Records from a data source:
* * * * *

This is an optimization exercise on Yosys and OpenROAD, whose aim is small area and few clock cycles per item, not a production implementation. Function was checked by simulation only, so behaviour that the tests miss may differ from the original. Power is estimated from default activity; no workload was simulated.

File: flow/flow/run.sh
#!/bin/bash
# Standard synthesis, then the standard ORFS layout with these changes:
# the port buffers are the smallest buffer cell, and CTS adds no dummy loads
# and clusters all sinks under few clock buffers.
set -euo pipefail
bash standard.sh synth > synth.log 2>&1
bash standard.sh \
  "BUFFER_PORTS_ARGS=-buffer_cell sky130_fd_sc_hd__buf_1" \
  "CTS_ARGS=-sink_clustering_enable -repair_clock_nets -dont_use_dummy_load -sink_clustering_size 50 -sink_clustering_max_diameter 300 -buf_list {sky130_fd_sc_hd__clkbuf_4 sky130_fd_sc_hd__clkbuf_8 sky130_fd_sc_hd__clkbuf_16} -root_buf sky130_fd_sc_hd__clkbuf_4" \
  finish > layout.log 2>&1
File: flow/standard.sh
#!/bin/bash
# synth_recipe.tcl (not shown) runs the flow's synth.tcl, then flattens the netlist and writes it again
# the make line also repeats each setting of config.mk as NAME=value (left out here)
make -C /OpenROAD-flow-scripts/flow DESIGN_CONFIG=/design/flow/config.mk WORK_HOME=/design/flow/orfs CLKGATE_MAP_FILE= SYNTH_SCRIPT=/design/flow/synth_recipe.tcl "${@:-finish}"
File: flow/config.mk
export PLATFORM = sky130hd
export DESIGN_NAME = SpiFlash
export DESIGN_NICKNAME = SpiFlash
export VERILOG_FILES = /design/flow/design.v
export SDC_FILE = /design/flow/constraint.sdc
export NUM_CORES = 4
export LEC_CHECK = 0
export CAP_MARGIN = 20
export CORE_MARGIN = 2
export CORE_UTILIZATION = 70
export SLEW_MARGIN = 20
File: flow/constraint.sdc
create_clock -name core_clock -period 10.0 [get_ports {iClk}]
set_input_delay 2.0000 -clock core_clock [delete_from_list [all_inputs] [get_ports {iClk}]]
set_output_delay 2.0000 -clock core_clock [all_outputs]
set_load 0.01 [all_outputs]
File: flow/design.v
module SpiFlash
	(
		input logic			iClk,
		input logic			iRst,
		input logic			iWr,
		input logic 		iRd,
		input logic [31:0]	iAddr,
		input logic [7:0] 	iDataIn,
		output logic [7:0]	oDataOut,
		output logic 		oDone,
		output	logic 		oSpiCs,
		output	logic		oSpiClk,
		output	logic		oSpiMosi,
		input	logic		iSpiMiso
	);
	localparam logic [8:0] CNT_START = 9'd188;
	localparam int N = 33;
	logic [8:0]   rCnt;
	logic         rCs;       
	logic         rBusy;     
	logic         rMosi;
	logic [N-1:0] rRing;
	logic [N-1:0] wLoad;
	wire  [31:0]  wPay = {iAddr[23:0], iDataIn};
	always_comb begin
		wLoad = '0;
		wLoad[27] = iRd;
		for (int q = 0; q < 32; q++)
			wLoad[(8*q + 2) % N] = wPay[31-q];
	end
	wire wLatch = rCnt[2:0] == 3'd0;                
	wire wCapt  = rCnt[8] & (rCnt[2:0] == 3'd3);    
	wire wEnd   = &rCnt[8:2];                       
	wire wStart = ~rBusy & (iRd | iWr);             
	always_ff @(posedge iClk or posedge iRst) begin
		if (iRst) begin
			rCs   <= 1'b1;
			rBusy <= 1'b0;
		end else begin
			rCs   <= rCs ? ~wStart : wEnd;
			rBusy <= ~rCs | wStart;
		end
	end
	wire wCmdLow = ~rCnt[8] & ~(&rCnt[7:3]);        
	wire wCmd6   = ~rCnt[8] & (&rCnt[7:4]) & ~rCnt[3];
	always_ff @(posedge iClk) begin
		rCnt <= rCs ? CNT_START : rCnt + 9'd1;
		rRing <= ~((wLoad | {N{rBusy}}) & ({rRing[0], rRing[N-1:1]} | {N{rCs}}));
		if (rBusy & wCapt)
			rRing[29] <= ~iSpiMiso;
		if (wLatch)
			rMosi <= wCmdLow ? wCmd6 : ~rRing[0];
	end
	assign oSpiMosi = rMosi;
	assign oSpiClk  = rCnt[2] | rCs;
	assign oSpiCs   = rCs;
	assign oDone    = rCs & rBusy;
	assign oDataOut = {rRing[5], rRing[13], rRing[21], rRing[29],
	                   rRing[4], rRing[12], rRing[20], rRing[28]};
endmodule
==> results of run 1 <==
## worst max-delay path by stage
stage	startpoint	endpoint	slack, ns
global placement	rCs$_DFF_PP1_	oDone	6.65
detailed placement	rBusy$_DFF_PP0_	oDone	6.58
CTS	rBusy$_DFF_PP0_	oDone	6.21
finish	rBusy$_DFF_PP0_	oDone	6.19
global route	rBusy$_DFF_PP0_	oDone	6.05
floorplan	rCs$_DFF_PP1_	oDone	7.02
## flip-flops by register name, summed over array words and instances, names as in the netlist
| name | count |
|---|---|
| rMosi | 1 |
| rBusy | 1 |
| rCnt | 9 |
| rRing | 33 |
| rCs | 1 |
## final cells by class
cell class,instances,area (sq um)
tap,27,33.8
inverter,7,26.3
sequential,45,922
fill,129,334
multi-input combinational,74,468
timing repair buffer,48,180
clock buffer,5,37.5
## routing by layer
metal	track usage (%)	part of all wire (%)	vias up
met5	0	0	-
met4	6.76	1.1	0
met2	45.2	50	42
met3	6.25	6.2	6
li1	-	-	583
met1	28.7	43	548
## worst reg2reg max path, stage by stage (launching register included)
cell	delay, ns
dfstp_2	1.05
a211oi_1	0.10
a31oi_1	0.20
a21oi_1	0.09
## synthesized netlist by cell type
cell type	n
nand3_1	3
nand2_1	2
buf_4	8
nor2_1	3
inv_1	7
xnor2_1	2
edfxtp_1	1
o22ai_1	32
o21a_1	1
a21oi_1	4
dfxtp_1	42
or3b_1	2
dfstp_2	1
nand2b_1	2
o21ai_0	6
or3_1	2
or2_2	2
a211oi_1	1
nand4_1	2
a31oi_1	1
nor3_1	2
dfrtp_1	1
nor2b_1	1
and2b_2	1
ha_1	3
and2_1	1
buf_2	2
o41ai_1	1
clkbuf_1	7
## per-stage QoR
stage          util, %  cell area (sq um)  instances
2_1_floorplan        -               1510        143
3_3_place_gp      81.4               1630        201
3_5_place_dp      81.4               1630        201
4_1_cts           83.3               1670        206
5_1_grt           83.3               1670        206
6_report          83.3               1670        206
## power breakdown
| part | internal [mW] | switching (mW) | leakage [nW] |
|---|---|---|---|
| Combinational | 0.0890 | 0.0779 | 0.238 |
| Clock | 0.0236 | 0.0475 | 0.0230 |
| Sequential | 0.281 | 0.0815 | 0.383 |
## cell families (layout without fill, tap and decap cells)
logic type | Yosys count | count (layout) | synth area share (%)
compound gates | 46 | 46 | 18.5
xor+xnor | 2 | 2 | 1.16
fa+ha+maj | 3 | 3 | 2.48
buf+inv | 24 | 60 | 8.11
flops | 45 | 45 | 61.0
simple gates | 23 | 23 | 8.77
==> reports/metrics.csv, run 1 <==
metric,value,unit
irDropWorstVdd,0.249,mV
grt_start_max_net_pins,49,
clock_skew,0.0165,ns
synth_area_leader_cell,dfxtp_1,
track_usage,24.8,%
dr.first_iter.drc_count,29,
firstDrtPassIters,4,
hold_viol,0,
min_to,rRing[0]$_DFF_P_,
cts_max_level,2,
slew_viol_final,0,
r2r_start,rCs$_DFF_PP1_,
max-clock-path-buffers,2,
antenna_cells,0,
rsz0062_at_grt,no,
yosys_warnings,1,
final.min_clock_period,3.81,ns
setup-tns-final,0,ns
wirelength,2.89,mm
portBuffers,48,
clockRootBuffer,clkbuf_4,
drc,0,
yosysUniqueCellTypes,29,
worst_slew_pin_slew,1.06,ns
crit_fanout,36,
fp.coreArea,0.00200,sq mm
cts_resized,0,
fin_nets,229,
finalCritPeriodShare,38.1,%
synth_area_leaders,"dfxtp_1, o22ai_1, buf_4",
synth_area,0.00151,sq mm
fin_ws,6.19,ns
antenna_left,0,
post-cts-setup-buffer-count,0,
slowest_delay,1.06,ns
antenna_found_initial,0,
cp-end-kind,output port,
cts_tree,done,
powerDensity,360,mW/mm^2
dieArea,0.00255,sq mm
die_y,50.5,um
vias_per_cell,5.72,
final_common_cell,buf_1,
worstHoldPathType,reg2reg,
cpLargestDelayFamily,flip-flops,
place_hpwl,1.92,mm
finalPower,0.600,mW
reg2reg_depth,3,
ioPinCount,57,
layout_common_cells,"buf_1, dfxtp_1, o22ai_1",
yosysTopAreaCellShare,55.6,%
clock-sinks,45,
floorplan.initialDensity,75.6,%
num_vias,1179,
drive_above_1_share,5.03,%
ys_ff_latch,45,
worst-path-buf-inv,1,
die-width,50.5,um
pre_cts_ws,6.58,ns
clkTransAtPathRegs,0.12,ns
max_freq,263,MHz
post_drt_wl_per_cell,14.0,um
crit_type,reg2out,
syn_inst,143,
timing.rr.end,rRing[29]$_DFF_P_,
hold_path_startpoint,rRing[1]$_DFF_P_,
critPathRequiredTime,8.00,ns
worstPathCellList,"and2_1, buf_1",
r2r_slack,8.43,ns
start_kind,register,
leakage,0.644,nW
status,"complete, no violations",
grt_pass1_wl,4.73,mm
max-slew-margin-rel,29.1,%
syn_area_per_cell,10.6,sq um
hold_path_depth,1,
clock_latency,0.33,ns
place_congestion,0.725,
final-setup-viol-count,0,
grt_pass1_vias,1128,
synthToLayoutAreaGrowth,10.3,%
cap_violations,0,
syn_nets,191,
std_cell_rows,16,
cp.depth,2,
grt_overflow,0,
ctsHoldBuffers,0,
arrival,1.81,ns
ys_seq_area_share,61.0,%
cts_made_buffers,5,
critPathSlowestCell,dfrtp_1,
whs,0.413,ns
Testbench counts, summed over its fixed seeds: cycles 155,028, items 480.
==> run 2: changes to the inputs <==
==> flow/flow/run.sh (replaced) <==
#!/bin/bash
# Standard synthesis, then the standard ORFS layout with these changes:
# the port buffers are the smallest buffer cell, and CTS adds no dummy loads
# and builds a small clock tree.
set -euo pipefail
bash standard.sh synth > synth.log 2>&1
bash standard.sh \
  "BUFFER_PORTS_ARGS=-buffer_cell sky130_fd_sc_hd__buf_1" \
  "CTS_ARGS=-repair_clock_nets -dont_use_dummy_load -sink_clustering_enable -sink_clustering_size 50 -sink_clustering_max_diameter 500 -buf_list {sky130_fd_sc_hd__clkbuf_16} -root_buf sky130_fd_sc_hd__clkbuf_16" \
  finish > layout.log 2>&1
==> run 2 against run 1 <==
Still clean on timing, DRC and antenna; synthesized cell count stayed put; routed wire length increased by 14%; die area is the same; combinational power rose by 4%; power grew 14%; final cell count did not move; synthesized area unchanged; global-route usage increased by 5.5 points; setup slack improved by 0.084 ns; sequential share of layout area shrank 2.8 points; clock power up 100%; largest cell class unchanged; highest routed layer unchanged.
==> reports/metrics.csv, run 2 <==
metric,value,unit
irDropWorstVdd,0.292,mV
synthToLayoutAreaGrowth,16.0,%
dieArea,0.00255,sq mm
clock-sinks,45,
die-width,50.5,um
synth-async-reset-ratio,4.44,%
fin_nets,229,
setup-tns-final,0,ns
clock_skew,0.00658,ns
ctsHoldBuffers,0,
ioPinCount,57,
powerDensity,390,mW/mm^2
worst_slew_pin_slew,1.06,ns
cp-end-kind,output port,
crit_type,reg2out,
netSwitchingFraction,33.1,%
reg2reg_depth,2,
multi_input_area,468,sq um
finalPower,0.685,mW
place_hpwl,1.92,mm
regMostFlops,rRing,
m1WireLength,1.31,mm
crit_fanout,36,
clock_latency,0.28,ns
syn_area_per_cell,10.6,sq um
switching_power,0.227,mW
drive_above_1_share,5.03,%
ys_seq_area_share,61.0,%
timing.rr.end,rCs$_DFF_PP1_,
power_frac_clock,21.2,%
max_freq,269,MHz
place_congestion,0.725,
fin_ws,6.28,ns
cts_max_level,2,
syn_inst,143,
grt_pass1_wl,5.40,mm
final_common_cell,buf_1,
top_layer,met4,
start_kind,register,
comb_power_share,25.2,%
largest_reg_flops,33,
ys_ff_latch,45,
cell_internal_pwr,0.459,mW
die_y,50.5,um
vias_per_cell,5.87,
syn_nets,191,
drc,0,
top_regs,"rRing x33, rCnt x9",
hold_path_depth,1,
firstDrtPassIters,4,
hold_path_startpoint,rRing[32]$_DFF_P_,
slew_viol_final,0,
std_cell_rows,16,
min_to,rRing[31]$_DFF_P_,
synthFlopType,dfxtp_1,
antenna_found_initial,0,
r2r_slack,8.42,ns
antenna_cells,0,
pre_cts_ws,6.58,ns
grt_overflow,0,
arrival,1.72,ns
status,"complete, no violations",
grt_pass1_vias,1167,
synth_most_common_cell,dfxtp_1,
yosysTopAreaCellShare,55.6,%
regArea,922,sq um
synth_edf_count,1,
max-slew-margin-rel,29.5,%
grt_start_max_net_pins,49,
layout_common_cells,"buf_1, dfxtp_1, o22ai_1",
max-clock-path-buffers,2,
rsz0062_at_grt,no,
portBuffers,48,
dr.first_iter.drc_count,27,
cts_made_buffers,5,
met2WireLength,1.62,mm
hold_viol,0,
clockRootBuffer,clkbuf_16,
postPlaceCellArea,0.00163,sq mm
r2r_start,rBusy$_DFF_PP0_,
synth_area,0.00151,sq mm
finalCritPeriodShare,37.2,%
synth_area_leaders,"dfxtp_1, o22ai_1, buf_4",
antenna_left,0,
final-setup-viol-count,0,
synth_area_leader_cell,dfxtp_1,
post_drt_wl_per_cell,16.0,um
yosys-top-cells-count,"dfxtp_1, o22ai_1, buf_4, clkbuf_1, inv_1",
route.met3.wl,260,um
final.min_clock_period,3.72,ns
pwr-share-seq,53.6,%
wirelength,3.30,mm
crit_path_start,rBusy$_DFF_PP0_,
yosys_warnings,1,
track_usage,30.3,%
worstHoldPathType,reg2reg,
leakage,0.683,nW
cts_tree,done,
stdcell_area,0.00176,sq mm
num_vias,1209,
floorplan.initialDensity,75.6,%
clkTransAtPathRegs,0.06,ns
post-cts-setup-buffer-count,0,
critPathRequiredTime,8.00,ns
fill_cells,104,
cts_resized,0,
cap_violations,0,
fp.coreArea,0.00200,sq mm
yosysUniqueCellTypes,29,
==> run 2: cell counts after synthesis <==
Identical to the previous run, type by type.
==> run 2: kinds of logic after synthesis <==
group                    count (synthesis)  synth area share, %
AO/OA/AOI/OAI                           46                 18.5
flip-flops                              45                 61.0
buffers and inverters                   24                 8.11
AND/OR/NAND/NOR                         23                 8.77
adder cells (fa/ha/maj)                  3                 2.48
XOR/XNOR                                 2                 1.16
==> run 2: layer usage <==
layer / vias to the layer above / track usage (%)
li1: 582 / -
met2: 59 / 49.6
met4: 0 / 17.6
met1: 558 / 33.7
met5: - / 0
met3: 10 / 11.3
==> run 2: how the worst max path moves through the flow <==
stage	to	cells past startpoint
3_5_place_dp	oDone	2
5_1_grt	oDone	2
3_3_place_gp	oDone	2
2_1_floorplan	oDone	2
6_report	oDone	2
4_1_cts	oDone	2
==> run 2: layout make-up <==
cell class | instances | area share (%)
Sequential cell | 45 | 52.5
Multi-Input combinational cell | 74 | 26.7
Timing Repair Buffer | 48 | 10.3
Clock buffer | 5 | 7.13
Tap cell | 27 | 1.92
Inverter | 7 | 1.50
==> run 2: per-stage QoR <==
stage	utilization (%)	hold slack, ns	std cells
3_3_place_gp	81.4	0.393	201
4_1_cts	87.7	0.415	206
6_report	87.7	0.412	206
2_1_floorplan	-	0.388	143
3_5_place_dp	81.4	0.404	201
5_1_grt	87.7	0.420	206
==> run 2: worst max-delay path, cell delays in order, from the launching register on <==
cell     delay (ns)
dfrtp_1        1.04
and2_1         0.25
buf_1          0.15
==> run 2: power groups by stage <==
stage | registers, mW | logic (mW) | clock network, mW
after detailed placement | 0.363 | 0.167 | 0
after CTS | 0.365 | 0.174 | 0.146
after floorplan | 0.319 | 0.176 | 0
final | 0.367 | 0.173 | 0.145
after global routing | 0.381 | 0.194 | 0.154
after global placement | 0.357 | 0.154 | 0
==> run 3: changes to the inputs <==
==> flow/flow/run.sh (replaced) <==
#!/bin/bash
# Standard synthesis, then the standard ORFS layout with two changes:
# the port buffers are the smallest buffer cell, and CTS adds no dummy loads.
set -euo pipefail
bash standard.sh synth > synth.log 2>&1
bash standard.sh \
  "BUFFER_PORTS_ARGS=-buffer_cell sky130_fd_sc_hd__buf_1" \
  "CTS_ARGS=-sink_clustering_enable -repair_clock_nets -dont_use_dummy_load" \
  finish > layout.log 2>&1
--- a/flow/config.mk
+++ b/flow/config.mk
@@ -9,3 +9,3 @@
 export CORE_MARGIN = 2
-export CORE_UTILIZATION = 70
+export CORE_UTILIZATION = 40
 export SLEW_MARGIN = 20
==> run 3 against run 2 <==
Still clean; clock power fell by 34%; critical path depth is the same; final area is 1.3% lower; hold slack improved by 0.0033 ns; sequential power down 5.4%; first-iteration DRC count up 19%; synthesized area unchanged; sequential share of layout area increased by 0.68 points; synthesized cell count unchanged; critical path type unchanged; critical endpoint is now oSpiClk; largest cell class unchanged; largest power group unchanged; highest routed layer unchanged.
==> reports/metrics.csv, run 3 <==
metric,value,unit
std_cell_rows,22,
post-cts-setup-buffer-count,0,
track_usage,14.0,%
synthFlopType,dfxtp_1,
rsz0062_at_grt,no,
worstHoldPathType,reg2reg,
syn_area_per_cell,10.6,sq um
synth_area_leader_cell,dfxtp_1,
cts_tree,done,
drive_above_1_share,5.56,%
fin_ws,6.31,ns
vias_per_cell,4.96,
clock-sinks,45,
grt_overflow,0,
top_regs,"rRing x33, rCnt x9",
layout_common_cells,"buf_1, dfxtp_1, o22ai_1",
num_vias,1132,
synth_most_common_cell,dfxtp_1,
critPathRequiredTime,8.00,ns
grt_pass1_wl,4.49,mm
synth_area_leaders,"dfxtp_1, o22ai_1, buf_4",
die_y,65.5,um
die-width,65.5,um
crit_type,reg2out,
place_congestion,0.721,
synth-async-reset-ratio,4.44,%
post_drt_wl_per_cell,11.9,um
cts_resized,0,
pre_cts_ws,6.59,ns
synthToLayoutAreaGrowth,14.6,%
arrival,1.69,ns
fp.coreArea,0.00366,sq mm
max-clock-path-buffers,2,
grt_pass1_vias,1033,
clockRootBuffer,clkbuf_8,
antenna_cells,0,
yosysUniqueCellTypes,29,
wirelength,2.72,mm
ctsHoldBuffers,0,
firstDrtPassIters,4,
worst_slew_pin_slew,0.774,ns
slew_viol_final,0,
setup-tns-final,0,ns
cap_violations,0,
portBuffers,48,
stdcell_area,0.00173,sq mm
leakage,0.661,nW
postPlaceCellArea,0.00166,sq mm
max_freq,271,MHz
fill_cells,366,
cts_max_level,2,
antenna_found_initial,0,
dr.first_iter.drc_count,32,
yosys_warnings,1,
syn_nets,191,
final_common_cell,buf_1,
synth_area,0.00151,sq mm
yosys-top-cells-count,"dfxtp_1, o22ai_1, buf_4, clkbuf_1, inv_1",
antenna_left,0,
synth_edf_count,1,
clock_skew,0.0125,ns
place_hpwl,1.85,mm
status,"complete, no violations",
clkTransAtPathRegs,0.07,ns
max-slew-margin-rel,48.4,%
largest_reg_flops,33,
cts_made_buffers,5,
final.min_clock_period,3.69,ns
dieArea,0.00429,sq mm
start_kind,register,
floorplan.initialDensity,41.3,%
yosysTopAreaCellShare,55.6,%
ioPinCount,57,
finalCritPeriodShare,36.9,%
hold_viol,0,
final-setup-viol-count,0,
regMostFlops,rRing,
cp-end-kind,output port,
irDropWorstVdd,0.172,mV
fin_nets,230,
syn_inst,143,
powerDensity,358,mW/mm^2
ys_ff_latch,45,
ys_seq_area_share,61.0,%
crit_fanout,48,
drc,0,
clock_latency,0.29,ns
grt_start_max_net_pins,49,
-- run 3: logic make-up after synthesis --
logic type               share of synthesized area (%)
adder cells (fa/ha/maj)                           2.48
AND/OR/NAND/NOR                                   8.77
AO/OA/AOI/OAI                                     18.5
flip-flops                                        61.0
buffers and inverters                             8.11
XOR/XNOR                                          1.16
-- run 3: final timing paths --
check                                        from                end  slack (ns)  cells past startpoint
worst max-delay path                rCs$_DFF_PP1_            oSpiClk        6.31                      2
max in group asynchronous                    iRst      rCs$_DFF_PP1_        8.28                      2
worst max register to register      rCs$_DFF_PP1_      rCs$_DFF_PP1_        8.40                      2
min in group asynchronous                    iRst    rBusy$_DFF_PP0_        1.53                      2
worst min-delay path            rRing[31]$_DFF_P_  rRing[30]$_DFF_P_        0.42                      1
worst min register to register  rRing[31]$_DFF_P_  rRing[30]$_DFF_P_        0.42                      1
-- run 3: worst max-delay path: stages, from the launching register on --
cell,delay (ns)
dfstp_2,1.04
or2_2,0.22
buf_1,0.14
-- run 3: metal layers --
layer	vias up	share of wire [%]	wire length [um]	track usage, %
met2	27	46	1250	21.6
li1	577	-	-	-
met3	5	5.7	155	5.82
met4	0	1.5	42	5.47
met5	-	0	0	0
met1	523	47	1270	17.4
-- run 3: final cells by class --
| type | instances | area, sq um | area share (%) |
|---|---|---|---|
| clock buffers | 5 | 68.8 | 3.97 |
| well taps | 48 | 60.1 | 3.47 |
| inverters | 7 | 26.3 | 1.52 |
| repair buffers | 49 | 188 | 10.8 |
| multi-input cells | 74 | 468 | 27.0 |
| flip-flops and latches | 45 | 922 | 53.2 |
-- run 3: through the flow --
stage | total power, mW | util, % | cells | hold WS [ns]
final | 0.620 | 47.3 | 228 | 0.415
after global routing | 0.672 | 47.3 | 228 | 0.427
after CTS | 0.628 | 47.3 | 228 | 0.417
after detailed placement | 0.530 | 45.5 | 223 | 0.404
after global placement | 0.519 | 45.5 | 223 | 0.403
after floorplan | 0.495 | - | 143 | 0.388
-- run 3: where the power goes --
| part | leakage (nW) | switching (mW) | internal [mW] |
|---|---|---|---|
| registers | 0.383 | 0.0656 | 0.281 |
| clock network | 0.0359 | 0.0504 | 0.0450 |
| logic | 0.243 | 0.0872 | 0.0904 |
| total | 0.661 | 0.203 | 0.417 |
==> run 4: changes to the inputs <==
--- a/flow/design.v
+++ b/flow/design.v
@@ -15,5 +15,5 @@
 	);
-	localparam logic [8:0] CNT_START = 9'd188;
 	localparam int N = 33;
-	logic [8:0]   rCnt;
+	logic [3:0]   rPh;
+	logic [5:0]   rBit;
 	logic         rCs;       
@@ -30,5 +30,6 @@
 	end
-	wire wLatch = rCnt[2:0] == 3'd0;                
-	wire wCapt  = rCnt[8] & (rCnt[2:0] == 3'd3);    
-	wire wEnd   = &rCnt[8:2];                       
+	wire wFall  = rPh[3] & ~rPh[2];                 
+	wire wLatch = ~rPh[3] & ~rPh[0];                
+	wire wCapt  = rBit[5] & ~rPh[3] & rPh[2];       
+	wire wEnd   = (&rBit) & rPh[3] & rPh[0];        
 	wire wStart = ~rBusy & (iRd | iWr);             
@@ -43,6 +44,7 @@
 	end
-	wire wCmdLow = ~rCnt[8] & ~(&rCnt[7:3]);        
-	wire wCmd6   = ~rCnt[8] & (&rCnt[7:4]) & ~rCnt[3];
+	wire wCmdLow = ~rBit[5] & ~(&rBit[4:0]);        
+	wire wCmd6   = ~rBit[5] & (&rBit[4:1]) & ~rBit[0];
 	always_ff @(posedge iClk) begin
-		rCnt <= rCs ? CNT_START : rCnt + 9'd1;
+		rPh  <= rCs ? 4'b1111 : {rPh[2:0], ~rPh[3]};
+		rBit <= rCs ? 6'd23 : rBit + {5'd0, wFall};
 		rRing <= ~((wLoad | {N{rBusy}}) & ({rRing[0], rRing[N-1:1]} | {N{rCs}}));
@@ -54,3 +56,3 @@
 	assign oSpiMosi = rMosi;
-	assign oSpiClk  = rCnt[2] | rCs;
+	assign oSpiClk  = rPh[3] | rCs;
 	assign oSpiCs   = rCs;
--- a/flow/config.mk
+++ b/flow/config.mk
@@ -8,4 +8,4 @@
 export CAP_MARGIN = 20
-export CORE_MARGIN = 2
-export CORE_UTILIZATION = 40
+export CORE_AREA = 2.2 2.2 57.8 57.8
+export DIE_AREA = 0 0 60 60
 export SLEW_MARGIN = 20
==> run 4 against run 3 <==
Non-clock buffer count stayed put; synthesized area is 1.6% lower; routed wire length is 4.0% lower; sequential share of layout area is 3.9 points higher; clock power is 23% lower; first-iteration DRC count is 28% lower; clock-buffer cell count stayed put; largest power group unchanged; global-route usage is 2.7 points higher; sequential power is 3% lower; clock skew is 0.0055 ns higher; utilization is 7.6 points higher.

* * * * *

**EXERCISE DESCRIPTION**
Lines from the top of the data above through the line with "# the make line", both ends included: copy them exactly, nothing more.

**THE ANSWER**
This is an optimization exercise on Yosys and OpenROAD, whose aim is small area and few clock cycles per item, not a production implementation. Function was checked by simulation only, so behaviour that the tests miss may differ from the original. Power is estimated from default activity; no workload was simulated.

File: flow/flow/run.sh
#!/bin/bash
# Standard synthesis, then the standard ORFS layout with these changes:
# the port buffers are the smallest buffer cell, and CTS adds no dummy loads
# and clusters all sinks under few clock buffers.
set -euo pipefail
bash standard.sh synth > synth.log 2>&1
bash standard.sh \
  "BUFFER_PORTS_ARGS=-buffer_cell sky130_fd_sc_hd__buf_1" \
  "CTS_ARGS=-sink_clustering_enable -repair_clock_nets -dont_use_dummy_load -sink_clustering_size 50 -sink_clustering_max_diameter 300 -buf_list {sky130_fd_sc_hd__clkbuf_4 sky130_fd_sc_hd__clkbuf_8 sky130_fd_sc_hd__clkbuf_16} -root_buf sky130_fd_sc_hd__clkbuf_4" \
  finish > layout.log 2>&1
File: flow/standard.sh
#!/bin/bash
# synth_recipe.tcl (not shown) runs the flow's synth.tcl, then flattens the netlist and writes it again
# the make line also repeats each setting of config.mk as NAME=value (left out here)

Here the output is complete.